Work item
Below this line is a set of entries; quote exactly the lines from the line that contains "0.384 | 13.50 |" to the line that contains "routed length, um", both lines included.

(Data entries)
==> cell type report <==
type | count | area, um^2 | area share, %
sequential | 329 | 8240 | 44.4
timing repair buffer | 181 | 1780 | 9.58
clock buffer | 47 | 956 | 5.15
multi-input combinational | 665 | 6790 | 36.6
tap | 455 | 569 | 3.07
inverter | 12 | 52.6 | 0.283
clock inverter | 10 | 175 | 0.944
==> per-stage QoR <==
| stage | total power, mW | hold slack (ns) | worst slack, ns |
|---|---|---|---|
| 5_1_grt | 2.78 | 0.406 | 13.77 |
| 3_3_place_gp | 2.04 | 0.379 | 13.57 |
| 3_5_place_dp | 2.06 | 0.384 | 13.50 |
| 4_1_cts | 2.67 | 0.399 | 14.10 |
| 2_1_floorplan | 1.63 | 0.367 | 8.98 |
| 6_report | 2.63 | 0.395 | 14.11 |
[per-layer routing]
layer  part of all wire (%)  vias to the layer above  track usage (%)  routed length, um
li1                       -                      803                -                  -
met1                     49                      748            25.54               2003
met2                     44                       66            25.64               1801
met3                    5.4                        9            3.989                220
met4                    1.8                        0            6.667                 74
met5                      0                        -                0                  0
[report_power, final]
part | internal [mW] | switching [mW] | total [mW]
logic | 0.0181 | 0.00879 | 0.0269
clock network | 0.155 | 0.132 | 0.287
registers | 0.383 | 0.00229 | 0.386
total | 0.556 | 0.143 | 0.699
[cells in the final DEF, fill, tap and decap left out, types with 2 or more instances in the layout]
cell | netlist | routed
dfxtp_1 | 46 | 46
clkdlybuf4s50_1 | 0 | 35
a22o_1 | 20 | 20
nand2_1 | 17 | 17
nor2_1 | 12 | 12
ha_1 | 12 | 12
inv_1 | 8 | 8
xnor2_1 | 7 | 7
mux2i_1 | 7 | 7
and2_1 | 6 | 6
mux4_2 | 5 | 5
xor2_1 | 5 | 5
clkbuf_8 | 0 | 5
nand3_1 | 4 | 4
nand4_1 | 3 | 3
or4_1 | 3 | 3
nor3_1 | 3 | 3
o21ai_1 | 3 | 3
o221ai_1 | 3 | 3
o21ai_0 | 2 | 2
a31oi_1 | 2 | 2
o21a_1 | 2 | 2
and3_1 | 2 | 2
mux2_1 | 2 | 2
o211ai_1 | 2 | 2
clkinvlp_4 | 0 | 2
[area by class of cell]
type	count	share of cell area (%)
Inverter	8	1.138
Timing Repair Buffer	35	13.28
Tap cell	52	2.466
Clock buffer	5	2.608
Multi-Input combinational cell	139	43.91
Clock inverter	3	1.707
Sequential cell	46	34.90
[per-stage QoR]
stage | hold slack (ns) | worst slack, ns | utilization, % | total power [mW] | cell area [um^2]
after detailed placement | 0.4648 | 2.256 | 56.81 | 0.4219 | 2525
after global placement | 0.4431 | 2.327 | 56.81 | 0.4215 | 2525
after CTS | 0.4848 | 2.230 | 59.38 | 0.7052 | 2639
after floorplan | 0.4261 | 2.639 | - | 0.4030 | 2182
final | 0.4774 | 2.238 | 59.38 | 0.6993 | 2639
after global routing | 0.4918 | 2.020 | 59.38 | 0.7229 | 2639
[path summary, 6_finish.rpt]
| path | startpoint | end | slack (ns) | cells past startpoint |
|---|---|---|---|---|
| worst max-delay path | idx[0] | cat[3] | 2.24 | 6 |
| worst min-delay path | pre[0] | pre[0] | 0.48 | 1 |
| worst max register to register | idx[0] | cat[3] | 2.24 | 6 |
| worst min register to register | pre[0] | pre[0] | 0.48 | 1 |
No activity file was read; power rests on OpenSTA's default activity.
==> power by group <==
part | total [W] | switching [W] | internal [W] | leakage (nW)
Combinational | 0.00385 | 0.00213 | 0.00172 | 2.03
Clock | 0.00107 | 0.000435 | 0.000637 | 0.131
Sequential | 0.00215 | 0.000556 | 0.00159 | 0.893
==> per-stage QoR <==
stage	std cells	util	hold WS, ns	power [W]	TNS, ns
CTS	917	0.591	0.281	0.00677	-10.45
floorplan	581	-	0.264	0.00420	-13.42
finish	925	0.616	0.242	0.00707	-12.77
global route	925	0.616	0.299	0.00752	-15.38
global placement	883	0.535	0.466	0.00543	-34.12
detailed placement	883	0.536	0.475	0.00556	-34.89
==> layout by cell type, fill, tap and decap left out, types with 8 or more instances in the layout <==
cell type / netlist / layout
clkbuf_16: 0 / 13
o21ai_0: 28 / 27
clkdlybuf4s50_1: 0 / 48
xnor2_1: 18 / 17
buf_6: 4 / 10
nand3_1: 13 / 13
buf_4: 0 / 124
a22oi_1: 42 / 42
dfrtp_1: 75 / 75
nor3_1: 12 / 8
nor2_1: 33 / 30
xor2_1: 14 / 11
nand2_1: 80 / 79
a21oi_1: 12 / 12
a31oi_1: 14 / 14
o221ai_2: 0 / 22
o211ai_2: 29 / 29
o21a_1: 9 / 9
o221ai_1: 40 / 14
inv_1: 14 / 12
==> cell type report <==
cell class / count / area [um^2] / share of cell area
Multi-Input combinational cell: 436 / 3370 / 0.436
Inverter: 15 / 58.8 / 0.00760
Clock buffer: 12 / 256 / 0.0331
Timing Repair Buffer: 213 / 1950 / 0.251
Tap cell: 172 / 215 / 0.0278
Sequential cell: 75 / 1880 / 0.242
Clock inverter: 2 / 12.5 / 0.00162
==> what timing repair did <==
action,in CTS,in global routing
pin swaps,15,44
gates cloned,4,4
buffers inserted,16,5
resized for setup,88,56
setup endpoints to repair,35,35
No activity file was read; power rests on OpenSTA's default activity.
<file path="src/rtl/bus_handshakes_reg_slice.sv">
// Valid/ready register slice with a structure chosen at elaboration: pass-through,
// forward-registered, backward-registered (skid), or fully registered two-entry buffer.
module bus_handshakes_reg_slice #(
    parameter int unsigned WIDTH = 9,
    parameter int unsigned MODE  = 3
) (
    input  logic             clk,
    input  logic             s_rst,
    input  logic             flush,
    input  logic             src_vaild,
    input  logic [WIDTH-1:0] src_data_in,
    output logic             src_ready,
    output logic             dst_vaild,
    output logic [WIDTH-1:0] dst_data_out,
    input  logic             dst_ready,
    output logic [1:0]       level
);

    localparam int unsigned ModeEff = (MODE > 32'd3) ? 32'd3 : MODE;

    logic             r_out_valid;
    logic [WIDTH-1:0] r_out_data;
    logic             r_skid_valid;
    logic [WIDTH-1:0] r_skid_data;

    logic             w_out_valid_nxt;
    logic [WIDTH-1:0] w_out_data_nxt;
    logic             w_skid_valid_nxt;
    logic [WIDTH-1:0] w_skid_data_nxt;

    logic             w_block;
    logic             w_src_ready;
    logic             w_dst_valid;
    logic [WIDTH-1:0] w_dst_data;
    logic             w_in;
    logic             w_out;

    assign w_block = s_rst | flush;

    // In modes 2 and 3 the skid register is only ever full when the slice cannot
    // take another beat, so its inverse is the registered ready.
    always_comb begin
        w_src_ready = 1'b0;
        w_dst_valid = 1'b0;
        w_dst_data  = '0;
        case (ModeEff)
            0: begin
                w_src_ready = dst_ready;
                w_dst_valid = src_vaild;
                w_dst_data  = src_data_in;
            end
            1: begin
                w_src_ready = ~r_out_valid | dst_ready;
                w_dst_valid = r_out_valid;
                w_dst_data  = r_out_data;
            end
            2: begin
                w_src_ready = ~r_skid_valid;
                w_dst_valid = r_skid_valid | src_vaild;
                w_dst_data  = r_skid_valid ? r_skid_data : src_data_in;
            end
            default: begin
                w_src_ready = ~r_skid_valid;
                w_dst_valid = r_out_valid;
                w_dst_data  = r_out_data;
            end
        endcase
    end

    assign src_ready    = w_src_ready & ~w_block;
    assign dst_vaild    = w_dst_valid & ~w_block;
    assign dst_data_out = s_rst ? '0 : w_dst_data;
    assign level        = s_rst ? 2'd0 : ({1'b0, r_out_valid} + {1'b0, r_skid_valid});

    assign w_in  = src_vaild & src_ready;
    assign w_out = dst_vaild & dst_ready;

    always_comb begin
        w_out_valid_nxt  = r_out_valid;
        w_out_data_nxt   = r_out_data;
        w_skid_valid_nxt = r_skid_valid;
        w_skid_data_nxt  = r_skid_data;
        case (ModeEff)
            0: begin
            end
            1: begin
                if (src_ready) begin
                    w_out_valid_nxt = w_in;
                    if (w_in) begin
                        w_out_data_nxt = src_data_in;
                    end
                end
            end
            2: begin
                if (r_skid_valid) begin
                    if (w_out) begin
                        w_skid_valid_nxt = 1'b0;
                    end
                end else if (w_in && !dst_ready) begin
                    w_skid_valid_nxt = 1'b1;
                    w_skid_data_nxt  = src_data_in;
                end
            end
            default: begin
                // Output register refills from the skid first so order is preserved.
                if (!r_out_valid || w_out) begin
                    if (r_skid_valid) begin
                        w_out_data_nxt   = r_skid_data;
                        w_skid_valid_nxt = 1'b0;
                    end else begin
                        w_out_valid_nxt = w_in;
                        if (w_in) begin
                            w_out_data_nxt = src_data_in;
                        end
                    end
                end else if (w_in) begin
                    w_skid_valid_nxt = 1'b1;
                    w_skid_data_nxt  = src_data_in;
                end
            end
        endcase
    end

    always_ff @(posedge clk) begin
        if (w_block) begin
            r_out_valid  <= 1'b0;
            r_out_data   <= '0;
            r_skid_valid <= 1'b0;
            r_skid_data  <= '0;
        end else begin
            r_out_valid  <= w_out_valid_nxt;
            r_out_data   <= w_out_data_nxt;
            r_skid_valid <= w_skid_valid_nxt;
            r_skid_data  <= w_skid_data_nxt;
        end
    end

endmodule

</file>
===== config.mk =====
export PLATFORM = sky130hd
export DESIGN_NAME = uart_tx_feeder
export DESIGN_NICKNAME = d
export VERILOG_FILES = /design/src/rtl/uart_tx_feeder_pkg.sv /design/src/rtl/uart_tx_fifo_mem.sv /design/src/rtl/uart_tx_feeder.sv
export SDC_FILE = /design/constraint.sdc
export NUM_CORES = 1
export LEC_CHECK = 0
export ABC_AREA = 0
export CORE_ASPECT_RATIO = 1.25
export CORE_MARGIN = 1.5
export CORE_UTILIZATION = 30
export DETAILED_ROUTE_END_ITERATION = 6
export SLEW_MARGIN = 20
export SYNTH_ARGS = -nofsm -noshare
export SYNTH_HDL_FRONTEND = slang
export SYNTH_SLANG_ARGS = --single-unit

===== constraint.sdc =====
create_clock -name CLK -period 2.85 [get_ports CLK]
set_input_delay 0.4275 -clock CLK [delete_from_list [all_inputs] [get_ports CLK]]
set_output_delay 0.4275 -clock CLK [all_outputs]
set_load 0.01 [all_outputs]

===== src/rtl/uart_tx_feeder_pkg.sv =====
// uart_tx_feeder_pkg
//   Shared definitions for the UART TX feeder and the TX frame path:
//   default byte width / FIFO depth and the launch FSM state encodings.
package uart_tx_feeder_pkg;

  localparam int UART_DATA_WIDTH = 8;
  localparam int UART_FIFO_DEPTH = 8;

  typedef enum logic [1:0] {
    ST_IDLE      = 2'd0,
    ST_LAUNCH    = 2'd1,
    ST_WAIT_BUSY = 2'd2,
    ST_WAIT_DONE = 2'd3
  } launch_state_t;

endpackage


===== src/rtl/uart_tx_fifo_mem.sv =====
// uart_tx_fifo_mem
//   Synchronous FIFO holding bytes waiting for the UART TX path.
//   Ports:
//     CLK, RST        clock (rising edge), async active-low reset
//     WR_EN, WR_DATA  write strobe and byte to enqueue
//     POP             advance the read pointer (driven by the launch FSM)
//     HEAD            byte at the read pointer
//     FULL, EMPTY     occupancy flags decoded from COUNT
//     COUNT           current occupancy (0..DEPTH)
//     DROP            high in a cycle where WR_EN is rejected because FULL
module uart_tx_fifo_mem
  import uart_tx_feeder_pkg::*;
#(
  parameter int DATA_WIDTH = UART_DATA_WIDTH,
  parameter int DEPTH      = UART_FIFO_DEPTH,
  parameter int ADDR_WIDTH = 3
) (
  input  logic                  CLK,
  input  logic                  RST,
  input  logic                  WR_EN,
  input  logic [DATA_WIDTH-1:0] WR_DATA,
  input  logic                  POP,
  output logic [DATA_WIDTH-1:0] HEAD,
  output logic                  FULL,
  output logic                  EMPTY,
  output logic [ADDR_WIDTH:0]   COUNT,
  output logic                  DROP
);

  localparam logic [ADDR_WIDTH:0]   FULL_COUNT = (ADDR_WIDTH + 1)'(DEPTH);
  localparam logic [ADDR_WIDTH:0]   CNT_ONE    = (ADDR_WIDTH + 1)'(1);
  localparam logic [ADDR_WIDTH-1:0] PTR_ONE    = ADDR_WIDTH'(1);

  logic [DATA_WIDTH-1:0] mem [DEPTH];
  logic [ADDR_WIDTH-1:0] wr_ptr;
  logic [ADDR_WIDTH-1:0] rd_ptr;
  logic [ADDR_WIDTH:0]   count;
  logic                  wr_acc;
  logic                  pop_acc;

  // FULL/EMPTY come from the registered count, so a pop on the same edge
  // does not open room for a write presented while full.
  assign FULL    = (count == FULL_COUNT);
  assign EMPTY   = (count == '0);
  assign COUNT   = count;
  assign wr_acc  = WR_EN & ~FULL;
  assign pop_acc = POP & ~EMPTY;
  assign DROP    = WR_EN & FULL;
  assign HEAD    = mem[rd_ptr];

  // Storage needs no reset; only the pointers define validity.
  always_ff @(posedge CLK) begin
    if (wr_acc) begin
      mem[wr_ptr] <= WR_DATA;
    end
  end

  always_ff @(posedge CLK or negedge RST) begin
    if (!RST) begin
      wr_ptr <= '0;
      rd_ptr <= '0;
      count  <= '0;
    end else begin
      if (wr_acc) begin
        wr_ptr <= wr_ptr + PTR_ONE;
      end
      if (pop_acc) begin
        rd_ptr <= rd_ptr + PTR_ONE;
      end
      case ({wr_acc, pop_acc})
        2'b10:   count <= count + CNT_ONE;
        2'b01:   count <= count - CNT_ONE;
        default: count <= count;
      endcase
    end
  end

endmodule
## config.mk

```make
export PLATFORM = sky130hd
export DESIGN_NAME = dn_loader_ctrl
export DESIGN_NICKNAME = d
export VERILOG_FILES = /design/src/rtl/dn_loader_ctrl.sv
export SDC_FILE = /design/constraint.sdc
export NUM_CORES = 1
export LEC_CHECK = 0
export BUFFER_PORTS_ARGS = -buffer_cell sky130_fd_sc_hd__buf_2
export CELL_PAD_IN_SITES_DETAIL_PLACEMENT = 1
export CELL_PAD_IN_SITES_GLOBAL_PLACEMENT = 2
export CORE_ASPECT_RATIO = 0.8
export CORE_UTILIZATION = 33
export CTS_CLUSTER_SIZE = 16
export DETAILED_ROUTE_END_ITERATION = 8
export PLACE_DENSITY = 0.76
export SETUP_SLACK_MARGIN = 0.2
export SLEW_MARGIN = 0
export SYNTH_ARGS = -nofsm -noshare
export SYNTH_HDL_FRONTEND = slang
export SYNTH_SLANG_ARGS = --single-unit
export TNS_END_PERCENT = 10
```

## constraint.sdc

```tcl
create_clock -name clk_sys -period 2.4 [get_ports clk_sys]
set_input_delay 0.24 -clock clk_sys [delete_from_list [all_inputs] [get_ports clk_sys]]
set_output_delay 0.24 -clock clk_sys [all_outputs]
set_load 0.1 [all_outputs]
```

Solution
| 3_5_place_dp | 2.06 | 0.384 | 13.50 |
| 4_1_cts | 2.67 | 0.399 | 14.10 |
| 2_1_floorplan | 1.63 | 0.367 | 8.98 |
| 6_report | 2.63 | 0.395 | 14.11 |
[per-layer routing]
layer  part of all wire (%)  vias to the layer above  track usage (%)  routed length, um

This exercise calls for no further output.